• WHAT IS NEEDED:
If a line below contains "constraint", count it. Report the final total and nothing more.

• INFORMATION PROVIDED:
**config.mk**
```make
export PLATFORM = sky130hd
export DESIGN_NAME = memory_map_bank_decoder
export DESIGN_NICKNAME = d
export VERILOG_FILES = /design/src/design/unused_placeholder_removed.sv /design/src/design/memory_map_pkg.sv /design/src/design/memory_map_bank_decoder.sv
export SDC_FILE = /design/constraint.sdc
export NUM_CORES = 2
export LEC_CHECK = 0
export ABC_AREA = 1
export BUFFER_PORTS_ARGS = -buffer_cell sky130_fd_sc_hd__buf_4
export CORE_MARGIN = 4
export CORE_UTILIZATION = 57
export CTS_CLUSTER_SIZE = 14
export DETAILED_ROUTE_END_ITERATION = 8
export PLACE_DENSITY_LB_ADDON = 0.12
export SLEW_MARGIN = 20
export SYNTH_ARGS = -nofsm -noshare
export SYNTH_HDL_FRONTEND = slang
export SYNTH_SLANG_ARGS = --single-unit
```
**constraint.sdc**
```tcl
create_clock -name clock_i -period 3.5 [get_ports clock_i]
set_input_delay 0.175 -clock clock_i [delete_from_list [all_inputs] [get_ports clock_i]]
set_output_delay 0.175 -clock clock_i [all_outputs]
set_load 0.01 [all_outputs]
```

• YOUR RESPONSE:
2